/mmt

Multitrack Music Transformer

Primary LanguagePythonMIT LicenseMIT

Multitrack Music Transformer

Prerequisites

Set up development environment

We recommend using Conda. You can create the environment with the following command.

conda env create -f environment.yml

Preprocessing

Download the datasets

Please download the Symbolic orchestral database (SOD). You may also download in command line directly by wget https://qsdfo.github.io/LOP/database/SOD.zip.

We also support the following two datasets:

  • Lakh MIDI Dataset (LMD)
    • Download in command line directly via wget http://hog.ee.columbia.edu/craffel/lmd/lmd_full.tar.gz
  • SymphonyNet Dataset
    • Download in command line directly via gdown https://drive.google.com/u/0/uc?id=1j9Pvtzaq8k_QIPs8e2ikvCR-BusPluTb&export=download

Prepare the name list

Get a list of filenames for each dataset.

find data/sod/SOD -type f -name *.mid -o -name *.xml | cut -c 14- > data/sod/original-names.txt

Note: Change the number in the cut command for different datasets.

Convert the data

Convert the MIDI and MusicXML files into MusPy files for processing.

python convert_sod.py

Note: You may enable multiprocessing via the -j {JOBS} option. For example, python convert_sod.py -j 10 will run the script with 10 jobs.

Extract the note list

Extract a list of notes from the MusPy JSON files.

python extract.py -d sod

Split training/validation/test sets

Split the processed data into training, validation and test sets.

python split.py -d sod

Training

Train a Multitrack Music Transformer model.
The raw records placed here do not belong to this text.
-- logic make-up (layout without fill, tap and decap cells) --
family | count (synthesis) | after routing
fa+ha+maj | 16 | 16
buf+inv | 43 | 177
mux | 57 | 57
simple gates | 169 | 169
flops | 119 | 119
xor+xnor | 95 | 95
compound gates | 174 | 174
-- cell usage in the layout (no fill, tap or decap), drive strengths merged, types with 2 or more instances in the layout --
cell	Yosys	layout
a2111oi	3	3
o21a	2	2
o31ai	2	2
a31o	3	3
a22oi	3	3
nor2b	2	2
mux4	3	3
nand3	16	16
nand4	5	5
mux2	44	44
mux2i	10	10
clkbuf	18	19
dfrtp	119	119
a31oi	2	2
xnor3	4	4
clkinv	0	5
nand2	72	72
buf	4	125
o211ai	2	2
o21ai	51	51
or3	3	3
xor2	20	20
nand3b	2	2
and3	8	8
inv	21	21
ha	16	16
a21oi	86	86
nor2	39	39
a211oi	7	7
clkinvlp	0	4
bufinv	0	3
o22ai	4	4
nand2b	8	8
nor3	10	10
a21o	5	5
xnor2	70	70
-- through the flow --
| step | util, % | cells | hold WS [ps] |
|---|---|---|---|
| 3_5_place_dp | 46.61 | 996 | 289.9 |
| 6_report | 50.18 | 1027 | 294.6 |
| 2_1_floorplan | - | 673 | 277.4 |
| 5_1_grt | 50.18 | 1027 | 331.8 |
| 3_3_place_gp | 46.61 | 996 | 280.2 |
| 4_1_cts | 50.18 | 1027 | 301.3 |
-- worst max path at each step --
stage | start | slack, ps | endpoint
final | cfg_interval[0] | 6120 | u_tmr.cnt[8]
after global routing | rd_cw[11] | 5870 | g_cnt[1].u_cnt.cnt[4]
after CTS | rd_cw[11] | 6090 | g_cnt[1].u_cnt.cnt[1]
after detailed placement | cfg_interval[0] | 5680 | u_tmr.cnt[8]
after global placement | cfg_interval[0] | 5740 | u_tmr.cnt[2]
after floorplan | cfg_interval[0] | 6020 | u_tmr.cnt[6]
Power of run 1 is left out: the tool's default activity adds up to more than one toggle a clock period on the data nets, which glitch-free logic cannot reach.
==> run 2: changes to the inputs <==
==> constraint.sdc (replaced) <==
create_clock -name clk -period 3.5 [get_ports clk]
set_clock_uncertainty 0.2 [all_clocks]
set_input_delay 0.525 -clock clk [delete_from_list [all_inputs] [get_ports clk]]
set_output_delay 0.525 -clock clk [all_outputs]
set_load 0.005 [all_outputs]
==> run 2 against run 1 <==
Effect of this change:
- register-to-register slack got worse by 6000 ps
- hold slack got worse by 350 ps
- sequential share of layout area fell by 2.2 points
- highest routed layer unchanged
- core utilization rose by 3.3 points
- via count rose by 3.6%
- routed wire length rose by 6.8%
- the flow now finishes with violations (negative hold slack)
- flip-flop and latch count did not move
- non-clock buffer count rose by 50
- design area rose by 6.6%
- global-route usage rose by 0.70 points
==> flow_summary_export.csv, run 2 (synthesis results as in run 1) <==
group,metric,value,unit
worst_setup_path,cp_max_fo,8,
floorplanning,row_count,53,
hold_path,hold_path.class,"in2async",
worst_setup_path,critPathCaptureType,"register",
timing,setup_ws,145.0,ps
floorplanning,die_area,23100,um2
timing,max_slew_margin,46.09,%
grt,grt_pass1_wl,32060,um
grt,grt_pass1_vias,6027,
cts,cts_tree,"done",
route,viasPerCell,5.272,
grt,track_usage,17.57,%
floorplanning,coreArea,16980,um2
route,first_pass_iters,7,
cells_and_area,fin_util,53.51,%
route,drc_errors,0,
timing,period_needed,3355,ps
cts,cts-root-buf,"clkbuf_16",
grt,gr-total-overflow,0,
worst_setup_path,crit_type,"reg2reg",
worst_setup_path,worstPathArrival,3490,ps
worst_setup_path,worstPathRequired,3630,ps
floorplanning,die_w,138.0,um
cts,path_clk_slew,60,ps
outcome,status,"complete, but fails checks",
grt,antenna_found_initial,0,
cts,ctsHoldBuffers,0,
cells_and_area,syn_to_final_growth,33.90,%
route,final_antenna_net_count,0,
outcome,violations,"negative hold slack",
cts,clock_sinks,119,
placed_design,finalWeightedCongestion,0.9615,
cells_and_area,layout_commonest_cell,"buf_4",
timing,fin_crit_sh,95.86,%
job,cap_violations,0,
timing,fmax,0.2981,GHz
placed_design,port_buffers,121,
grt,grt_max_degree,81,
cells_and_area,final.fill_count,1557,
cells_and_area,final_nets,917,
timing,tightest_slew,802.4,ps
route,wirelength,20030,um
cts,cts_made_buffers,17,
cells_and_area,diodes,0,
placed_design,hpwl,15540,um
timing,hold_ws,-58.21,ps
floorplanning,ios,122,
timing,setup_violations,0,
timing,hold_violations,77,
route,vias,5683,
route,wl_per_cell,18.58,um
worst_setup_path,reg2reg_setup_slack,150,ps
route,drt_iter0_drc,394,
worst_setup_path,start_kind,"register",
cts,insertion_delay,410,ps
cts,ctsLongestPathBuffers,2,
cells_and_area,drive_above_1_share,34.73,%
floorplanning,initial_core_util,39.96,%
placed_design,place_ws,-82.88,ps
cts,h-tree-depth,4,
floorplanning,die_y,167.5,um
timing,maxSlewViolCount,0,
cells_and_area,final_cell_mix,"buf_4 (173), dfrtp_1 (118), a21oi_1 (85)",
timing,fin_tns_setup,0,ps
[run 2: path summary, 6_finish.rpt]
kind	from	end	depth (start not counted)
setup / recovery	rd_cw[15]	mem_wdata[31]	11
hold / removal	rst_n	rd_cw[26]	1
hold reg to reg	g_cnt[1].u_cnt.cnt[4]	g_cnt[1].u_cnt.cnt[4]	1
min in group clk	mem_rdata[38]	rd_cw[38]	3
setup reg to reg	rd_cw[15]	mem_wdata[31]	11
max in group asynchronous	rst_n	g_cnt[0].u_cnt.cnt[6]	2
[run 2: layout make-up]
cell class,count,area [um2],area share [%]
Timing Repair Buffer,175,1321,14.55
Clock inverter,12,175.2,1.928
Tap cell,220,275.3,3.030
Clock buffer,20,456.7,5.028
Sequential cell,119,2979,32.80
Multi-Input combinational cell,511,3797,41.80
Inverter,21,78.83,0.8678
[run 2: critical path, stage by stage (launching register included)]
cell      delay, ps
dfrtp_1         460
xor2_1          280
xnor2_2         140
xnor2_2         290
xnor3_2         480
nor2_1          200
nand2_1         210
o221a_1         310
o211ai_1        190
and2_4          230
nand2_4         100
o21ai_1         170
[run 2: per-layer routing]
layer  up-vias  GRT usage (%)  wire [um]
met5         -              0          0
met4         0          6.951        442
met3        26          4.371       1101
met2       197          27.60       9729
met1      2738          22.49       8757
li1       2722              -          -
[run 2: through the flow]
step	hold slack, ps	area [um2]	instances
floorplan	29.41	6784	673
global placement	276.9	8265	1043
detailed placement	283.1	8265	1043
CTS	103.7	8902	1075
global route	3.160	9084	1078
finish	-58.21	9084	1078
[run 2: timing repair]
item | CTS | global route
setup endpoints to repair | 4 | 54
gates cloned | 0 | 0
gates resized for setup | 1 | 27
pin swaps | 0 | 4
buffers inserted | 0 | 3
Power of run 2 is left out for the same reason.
  • Absolute positional embedding (APE):

    python mtmt/train.py -d sod -o exp/sod/ape -g 0

  • Relative positional embedding (RPE):

    python mtmt/train.py -d sod -o exp/sod/rpe --no-abs_pos_emb --rel_pos_emb -g 0

  • No positional embedding (NPE):

    python mtmt/train.py -d sod -o exp/sod/npe --no-abs_pos_emb --no-rel_pos_emb -g 0

Please run python mtmt/train.py -h to see additional options.

Evaluation

Evaluate the trained model.

python mtmt/evaluate.py -d sod -o exp/sod/ape -ns 100 -g 0

Please run python mtmt/evaluate.py -h to see additional options.

Generation (inference)

Generate new samples using a trained model.

python mtmt/generate.py -d sod -o exp/sod/ape -g 0

Please run python mtmt/generate.py -h to see additional options.